Data for analysis:
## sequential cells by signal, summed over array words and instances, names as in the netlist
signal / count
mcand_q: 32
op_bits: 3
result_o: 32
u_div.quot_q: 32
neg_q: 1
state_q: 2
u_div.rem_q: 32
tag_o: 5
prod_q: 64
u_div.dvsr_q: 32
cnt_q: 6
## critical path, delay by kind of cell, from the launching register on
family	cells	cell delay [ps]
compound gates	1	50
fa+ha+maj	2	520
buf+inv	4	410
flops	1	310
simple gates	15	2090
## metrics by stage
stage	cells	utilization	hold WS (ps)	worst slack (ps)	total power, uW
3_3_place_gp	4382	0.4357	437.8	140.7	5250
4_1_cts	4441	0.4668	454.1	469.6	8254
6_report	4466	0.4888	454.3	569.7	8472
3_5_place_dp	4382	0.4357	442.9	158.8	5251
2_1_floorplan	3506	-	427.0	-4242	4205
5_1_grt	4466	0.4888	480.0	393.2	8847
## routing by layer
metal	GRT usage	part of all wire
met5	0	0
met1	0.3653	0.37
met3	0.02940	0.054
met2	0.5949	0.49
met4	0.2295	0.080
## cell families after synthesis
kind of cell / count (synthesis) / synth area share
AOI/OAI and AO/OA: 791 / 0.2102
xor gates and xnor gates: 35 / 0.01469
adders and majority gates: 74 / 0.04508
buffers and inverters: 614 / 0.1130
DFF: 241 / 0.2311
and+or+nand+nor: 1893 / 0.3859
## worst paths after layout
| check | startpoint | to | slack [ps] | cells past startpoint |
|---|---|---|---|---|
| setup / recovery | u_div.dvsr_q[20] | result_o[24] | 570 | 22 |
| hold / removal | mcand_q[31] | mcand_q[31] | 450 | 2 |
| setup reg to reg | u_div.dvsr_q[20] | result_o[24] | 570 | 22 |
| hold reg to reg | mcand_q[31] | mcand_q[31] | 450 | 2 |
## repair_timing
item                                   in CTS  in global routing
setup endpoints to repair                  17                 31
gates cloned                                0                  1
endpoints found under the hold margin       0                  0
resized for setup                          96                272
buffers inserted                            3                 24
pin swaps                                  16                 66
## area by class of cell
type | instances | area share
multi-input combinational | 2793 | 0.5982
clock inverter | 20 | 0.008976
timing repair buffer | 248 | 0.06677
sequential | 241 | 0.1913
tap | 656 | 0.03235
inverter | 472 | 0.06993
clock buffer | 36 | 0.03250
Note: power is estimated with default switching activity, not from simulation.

...

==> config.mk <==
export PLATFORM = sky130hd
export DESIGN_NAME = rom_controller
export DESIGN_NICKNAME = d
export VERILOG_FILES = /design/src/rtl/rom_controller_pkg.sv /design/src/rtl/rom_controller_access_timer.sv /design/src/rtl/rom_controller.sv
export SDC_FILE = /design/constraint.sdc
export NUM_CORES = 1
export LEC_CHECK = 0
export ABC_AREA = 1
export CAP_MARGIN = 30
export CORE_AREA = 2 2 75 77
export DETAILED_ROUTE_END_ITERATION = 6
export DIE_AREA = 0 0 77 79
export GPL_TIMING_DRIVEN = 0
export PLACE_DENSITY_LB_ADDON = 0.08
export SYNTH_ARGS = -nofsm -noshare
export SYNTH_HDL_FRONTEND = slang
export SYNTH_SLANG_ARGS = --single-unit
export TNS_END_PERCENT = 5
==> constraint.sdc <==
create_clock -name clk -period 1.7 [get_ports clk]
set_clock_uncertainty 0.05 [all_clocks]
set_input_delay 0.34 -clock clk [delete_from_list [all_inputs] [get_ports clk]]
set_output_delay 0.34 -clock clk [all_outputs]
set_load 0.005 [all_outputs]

...

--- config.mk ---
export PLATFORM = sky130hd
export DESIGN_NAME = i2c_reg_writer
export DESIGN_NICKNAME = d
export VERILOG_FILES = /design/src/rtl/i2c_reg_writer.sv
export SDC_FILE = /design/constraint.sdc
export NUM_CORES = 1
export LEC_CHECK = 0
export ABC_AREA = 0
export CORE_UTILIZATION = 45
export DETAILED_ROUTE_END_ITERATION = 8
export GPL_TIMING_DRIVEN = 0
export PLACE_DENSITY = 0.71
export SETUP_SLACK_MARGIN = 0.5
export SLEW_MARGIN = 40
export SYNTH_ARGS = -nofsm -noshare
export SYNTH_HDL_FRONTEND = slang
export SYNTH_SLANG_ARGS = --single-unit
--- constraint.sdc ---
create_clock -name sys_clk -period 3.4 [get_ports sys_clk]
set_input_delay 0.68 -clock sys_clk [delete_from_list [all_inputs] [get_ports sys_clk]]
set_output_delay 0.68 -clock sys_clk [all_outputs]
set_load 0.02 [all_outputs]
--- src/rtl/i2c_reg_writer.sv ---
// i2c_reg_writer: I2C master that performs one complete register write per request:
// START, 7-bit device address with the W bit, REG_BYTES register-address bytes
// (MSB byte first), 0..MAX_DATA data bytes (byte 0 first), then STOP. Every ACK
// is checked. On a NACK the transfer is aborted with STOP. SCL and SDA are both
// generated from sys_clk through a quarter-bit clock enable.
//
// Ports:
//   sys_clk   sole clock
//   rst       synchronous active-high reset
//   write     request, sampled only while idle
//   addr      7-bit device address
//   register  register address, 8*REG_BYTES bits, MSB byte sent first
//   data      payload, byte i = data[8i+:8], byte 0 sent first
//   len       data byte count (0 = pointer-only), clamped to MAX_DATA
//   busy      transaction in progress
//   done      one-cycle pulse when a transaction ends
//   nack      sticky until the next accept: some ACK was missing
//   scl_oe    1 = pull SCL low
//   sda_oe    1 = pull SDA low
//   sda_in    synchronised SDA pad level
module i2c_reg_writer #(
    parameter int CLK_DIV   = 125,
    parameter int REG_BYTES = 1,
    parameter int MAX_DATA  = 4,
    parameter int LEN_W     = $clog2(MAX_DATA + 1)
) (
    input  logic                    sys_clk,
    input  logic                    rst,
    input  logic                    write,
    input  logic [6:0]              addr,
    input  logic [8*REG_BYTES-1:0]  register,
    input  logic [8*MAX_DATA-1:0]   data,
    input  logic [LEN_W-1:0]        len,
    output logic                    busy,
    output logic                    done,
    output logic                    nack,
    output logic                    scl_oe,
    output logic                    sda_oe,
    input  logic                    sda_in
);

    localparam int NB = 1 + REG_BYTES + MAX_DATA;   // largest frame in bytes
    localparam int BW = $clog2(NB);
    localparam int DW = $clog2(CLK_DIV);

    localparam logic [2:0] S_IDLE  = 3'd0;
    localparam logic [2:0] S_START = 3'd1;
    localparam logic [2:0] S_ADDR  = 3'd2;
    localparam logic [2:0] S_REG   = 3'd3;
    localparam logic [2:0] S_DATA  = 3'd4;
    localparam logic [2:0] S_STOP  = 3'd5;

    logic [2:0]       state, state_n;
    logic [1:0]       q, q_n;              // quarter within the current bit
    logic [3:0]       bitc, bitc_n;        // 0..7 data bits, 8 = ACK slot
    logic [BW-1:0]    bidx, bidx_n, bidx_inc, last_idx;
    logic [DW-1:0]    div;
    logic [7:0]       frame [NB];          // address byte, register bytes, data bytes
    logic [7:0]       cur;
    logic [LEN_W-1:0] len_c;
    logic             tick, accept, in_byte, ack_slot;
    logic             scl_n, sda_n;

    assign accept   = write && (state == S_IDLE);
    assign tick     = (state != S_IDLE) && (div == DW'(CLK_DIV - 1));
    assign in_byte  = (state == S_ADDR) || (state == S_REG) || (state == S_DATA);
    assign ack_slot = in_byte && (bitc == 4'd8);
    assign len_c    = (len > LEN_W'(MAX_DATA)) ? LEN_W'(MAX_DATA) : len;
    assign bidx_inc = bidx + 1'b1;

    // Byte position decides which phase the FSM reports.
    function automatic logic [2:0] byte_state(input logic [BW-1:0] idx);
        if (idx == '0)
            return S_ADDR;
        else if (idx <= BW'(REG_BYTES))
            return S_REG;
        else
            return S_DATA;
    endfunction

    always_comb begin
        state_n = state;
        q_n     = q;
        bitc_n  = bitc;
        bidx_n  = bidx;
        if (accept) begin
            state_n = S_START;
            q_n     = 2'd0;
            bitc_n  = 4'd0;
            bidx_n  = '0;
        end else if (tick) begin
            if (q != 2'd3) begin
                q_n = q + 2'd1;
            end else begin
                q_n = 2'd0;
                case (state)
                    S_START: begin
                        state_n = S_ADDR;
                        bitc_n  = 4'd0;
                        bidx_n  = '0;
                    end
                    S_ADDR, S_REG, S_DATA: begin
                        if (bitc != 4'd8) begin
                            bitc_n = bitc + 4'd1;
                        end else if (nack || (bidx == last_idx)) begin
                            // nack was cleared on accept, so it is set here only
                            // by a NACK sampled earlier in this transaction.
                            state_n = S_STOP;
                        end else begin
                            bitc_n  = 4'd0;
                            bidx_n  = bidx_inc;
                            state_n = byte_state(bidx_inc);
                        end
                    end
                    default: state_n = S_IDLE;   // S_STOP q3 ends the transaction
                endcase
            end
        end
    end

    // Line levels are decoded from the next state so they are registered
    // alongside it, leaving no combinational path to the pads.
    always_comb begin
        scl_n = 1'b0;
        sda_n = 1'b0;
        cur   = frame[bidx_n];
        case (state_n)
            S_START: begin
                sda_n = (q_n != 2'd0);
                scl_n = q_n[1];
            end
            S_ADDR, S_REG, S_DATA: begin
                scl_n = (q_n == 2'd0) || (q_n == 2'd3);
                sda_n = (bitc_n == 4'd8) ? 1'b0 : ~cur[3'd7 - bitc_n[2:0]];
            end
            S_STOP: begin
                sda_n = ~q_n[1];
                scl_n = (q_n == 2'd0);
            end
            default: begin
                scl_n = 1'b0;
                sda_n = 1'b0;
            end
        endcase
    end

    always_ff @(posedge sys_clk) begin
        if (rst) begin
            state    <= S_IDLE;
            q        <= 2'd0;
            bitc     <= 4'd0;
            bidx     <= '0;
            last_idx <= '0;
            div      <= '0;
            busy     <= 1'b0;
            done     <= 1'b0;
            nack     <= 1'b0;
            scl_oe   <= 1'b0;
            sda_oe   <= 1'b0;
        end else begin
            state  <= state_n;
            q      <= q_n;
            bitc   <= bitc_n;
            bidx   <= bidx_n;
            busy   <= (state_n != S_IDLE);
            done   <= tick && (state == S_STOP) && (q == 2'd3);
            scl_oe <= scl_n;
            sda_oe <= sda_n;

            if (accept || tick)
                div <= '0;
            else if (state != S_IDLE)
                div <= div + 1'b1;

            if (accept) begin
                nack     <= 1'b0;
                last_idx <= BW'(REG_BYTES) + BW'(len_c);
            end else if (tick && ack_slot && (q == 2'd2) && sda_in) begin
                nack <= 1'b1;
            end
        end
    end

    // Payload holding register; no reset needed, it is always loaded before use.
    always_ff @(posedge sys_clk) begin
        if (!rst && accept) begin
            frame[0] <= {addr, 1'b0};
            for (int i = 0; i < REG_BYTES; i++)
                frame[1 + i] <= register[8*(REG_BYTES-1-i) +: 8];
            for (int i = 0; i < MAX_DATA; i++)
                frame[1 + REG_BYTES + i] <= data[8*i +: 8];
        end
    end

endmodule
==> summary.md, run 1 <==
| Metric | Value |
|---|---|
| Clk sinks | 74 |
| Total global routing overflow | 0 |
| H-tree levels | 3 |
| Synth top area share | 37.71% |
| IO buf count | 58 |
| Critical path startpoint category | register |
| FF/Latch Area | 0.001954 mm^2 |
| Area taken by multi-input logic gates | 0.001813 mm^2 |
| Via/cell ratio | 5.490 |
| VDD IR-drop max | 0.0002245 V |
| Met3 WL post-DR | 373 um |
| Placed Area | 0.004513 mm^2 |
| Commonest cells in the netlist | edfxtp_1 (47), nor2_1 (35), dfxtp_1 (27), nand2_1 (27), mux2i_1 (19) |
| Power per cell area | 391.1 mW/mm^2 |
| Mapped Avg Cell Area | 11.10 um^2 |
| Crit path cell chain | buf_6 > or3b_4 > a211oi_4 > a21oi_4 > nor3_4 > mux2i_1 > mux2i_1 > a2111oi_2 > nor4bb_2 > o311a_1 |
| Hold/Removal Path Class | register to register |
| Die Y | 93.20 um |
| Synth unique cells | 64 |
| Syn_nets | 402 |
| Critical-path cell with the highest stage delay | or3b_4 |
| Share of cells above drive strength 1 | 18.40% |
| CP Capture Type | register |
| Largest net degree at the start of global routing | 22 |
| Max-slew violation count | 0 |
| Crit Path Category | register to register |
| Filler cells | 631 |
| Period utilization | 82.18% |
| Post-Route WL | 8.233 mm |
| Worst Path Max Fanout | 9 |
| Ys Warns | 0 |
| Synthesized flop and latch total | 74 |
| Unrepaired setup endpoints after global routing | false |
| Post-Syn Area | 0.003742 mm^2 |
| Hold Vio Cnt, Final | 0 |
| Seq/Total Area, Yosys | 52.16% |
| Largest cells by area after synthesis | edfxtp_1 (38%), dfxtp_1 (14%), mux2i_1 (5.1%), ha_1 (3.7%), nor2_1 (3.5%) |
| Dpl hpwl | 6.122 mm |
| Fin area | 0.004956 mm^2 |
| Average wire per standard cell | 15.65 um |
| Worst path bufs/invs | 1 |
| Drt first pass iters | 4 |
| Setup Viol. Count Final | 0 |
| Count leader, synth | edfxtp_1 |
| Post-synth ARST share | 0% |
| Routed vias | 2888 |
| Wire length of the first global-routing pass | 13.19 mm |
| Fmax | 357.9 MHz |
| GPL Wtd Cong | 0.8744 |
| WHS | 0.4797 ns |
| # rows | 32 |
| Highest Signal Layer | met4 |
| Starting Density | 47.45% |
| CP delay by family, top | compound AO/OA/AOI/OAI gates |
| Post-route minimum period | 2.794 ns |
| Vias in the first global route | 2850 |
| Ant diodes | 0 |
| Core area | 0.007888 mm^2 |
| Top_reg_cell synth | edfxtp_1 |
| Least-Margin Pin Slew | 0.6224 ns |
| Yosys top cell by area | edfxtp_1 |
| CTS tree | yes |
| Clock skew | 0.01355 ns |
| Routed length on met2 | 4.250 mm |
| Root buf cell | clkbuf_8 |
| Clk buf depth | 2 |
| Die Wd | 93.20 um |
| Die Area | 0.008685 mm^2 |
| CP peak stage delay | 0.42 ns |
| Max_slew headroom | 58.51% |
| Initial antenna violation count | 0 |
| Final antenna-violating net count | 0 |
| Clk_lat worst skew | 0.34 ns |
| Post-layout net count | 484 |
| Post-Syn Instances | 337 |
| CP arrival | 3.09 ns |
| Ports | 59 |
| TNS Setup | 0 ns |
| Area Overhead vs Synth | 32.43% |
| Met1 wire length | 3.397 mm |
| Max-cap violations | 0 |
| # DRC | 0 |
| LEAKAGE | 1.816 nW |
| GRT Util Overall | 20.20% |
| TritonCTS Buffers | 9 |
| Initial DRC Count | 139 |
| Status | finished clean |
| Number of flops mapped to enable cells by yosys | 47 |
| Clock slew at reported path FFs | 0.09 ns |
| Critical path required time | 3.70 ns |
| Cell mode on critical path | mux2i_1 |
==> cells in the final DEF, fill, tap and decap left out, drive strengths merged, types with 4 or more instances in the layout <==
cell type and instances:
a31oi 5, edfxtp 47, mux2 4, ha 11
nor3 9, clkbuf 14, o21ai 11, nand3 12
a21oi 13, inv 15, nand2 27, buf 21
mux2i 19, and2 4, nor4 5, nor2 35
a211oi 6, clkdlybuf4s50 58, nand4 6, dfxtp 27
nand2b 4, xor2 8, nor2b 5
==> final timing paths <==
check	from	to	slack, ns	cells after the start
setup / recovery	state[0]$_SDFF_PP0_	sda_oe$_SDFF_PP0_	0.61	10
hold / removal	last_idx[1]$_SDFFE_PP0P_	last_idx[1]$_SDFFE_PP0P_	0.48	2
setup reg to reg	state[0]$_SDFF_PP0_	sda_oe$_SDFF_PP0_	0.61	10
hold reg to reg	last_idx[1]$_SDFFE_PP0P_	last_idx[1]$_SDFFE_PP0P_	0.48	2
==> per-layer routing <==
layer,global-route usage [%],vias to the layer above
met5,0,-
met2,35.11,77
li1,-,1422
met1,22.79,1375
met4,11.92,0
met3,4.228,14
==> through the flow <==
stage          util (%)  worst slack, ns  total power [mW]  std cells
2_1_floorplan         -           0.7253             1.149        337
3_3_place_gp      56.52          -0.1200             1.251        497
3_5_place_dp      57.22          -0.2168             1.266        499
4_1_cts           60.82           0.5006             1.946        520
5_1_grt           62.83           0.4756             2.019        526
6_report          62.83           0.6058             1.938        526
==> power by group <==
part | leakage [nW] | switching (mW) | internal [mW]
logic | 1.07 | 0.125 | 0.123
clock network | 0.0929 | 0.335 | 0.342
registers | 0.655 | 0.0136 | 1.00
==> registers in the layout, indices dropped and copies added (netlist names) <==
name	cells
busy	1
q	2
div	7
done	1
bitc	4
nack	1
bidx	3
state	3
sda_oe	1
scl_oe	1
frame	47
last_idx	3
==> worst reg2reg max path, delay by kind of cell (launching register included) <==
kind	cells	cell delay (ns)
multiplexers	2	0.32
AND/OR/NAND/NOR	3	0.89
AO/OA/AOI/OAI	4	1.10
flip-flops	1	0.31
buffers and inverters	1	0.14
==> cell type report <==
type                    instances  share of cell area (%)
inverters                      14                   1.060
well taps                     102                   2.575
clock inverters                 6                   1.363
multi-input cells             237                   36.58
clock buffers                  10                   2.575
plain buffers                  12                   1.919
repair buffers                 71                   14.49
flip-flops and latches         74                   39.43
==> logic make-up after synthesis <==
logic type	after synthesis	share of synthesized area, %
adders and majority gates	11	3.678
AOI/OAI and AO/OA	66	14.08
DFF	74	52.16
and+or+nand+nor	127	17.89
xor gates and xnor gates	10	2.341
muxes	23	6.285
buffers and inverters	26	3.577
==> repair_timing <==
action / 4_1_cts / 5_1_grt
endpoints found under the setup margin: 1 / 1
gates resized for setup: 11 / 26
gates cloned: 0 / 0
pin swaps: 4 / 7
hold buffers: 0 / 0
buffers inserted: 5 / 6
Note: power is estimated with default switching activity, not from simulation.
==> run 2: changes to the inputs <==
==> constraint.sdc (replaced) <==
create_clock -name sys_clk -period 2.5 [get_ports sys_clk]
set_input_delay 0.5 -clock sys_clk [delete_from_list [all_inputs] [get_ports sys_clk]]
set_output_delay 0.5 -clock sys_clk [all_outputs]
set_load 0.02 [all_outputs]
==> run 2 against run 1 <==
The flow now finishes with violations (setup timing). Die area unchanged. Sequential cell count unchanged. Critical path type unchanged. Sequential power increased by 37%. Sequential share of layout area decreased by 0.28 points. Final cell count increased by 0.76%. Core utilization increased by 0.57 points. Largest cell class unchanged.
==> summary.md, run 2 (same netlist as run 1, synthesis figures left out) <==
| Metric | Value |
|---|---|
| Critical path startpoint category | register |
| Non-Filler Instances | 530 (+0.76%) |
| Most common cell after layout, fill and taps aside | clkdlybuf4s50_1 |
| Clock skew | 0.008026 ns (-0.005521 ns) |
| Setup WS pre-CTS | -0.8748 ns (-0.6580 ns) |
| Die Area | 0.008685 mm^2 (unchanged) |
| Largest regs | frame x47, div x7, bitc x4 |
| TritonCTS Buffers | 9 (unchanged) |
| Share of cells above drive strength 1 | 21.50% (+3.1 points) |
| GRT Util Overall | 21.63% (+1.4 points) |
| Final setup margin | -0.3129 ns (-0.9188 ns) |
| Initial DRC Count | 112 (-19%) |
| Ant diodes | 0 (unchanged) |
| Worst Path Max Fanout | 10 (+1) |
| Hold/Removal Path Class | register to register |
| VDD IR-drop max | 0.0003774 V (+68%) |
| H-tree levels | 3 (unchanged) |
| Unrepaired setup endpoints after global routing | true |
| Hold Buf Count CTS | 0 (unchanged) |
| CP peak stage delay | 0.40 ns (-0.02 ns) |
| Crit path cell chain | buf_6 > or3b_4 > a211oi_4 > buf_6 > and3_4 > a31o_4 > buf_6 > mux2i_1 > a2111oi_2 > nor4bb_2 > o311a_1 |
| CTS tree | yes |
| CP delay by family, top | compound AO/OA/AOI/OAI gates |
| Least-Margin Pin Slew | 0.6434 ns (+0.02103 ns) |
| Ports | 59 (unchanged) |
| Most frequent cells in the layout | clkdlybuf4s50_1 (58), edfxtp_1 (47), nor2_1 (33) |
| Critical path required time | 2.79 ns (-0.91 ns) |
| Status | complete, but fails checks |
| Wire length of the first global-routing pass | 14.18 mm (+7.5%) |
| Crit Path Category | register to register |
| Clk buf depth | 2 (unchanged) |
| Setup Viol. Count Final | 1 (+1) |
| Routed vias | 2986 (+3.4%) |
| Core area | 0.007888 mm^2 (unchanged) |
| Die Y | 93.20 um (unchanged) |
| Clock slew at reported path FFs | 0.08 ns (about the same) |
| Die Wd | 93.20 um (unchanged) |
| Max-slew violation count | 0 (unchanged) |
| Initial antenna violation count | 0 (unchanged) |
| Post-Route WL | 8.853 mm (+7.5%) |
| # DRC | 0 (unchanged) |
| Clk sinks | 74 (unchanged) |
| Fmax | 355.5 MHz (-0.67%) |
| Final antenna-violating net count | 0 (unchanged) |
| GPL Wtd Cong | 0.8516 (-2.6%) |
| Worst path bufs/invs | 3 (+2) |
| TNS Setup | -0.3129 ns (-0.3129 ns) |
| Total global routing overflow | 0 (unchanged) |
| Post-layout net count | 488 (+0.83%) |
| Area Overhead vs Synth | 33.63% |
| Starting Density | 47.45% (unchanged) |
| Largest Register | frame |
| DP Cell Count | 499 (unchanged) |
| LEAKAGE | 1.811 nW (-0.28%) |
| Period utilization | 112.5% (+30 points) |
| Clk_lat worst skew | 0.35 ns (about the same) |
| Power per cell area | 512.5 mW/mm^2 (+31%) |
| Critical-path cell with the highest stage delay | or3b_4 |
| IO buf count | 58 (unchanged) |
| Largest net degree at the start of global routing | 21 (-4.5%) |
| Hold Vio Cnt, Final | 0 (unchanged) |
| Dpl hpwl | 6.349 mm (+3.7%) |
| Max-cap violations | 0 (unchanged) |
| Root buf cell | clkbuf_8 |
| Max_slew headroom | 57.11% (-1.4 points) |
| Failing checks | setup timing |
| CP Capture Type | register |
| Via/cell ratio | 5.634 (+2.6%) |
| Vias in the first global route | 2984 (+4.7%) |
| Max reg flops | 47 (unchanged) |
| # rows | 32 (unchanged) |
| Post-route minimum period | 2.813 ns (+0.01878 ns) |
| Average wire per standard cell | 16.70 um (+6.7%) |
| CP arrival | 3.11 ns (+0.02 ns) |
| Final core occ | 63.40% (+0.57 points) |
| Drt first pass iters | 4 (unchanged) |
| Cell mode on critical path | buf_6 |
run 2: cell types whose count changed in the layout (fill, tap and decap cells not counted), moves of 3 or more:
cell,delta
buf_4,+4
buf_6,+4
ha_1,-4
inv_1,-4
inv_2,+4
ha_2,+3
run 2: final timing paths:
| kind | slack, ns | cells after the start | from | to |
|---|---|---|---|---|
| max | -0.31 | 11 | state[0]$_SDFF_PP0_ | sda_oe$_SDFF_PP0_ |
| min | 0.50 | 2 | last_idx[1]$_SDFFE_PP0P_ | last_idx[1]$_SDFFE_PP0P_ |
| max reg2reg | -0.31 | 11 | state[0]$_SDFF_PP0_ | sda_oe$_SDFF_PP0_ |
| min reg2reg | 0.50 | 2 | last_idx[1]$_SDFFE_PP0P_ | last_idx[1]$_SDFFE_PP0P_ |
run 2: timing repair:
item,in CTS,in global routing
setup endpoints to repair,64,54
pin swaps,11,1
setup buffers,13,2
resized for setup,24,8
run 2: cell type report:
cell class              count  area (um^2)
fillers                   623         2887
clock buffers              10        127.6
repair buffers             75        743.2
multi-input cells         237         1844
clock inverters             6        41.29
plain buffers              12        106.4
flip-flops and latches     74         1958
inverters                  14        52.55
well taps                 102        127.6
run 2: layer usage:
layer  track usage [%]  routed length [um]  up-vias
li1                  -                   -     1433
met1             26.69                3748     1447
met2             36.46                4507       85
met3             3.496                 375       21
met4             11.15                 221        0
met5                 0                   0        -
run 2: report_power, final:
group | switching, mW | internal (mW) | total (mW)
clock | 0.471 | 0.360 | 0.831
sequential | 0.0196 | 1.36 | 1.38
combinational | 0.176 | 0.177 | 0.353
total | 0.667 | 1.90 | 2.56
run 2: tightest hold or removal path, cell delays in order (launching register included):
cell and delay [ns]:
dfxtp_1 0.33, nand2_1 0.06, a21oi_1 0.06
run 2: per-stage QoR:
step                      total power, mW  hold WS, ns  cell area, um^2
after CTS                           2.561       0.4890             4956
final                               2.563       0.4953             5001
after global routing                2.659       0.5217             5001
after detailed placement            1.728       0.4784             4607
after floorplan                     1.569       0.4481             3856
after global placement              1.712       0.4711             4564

Task to carry out: Retype only the lines above between the line with "reg | u_div.dvsr_q[20]" and the line with "multi-input combinational | 2793 | 0.5982", counting those two lines as well, and keep every character as it is.

Response area:
| setup reg to reg | u_div.dvsr_q[20] | result_o[24] | 570 | 22 |
| hold reg to reg | mcand_q[31] | mcand_q[31] | 450 | 2 |
## repair_timing
item                                   in CTS  in global routing
setup endpoints to repair                  17                 31
gates cloned                                0                  1
endpoints found under the hold margin       0                  0
resized for setup                          96                272
buffers inserted                            3                 24
pin swaps                                  16                 66
## area by class of cell
type | instances | area share
multi-input combinational | 2793 | 0.5982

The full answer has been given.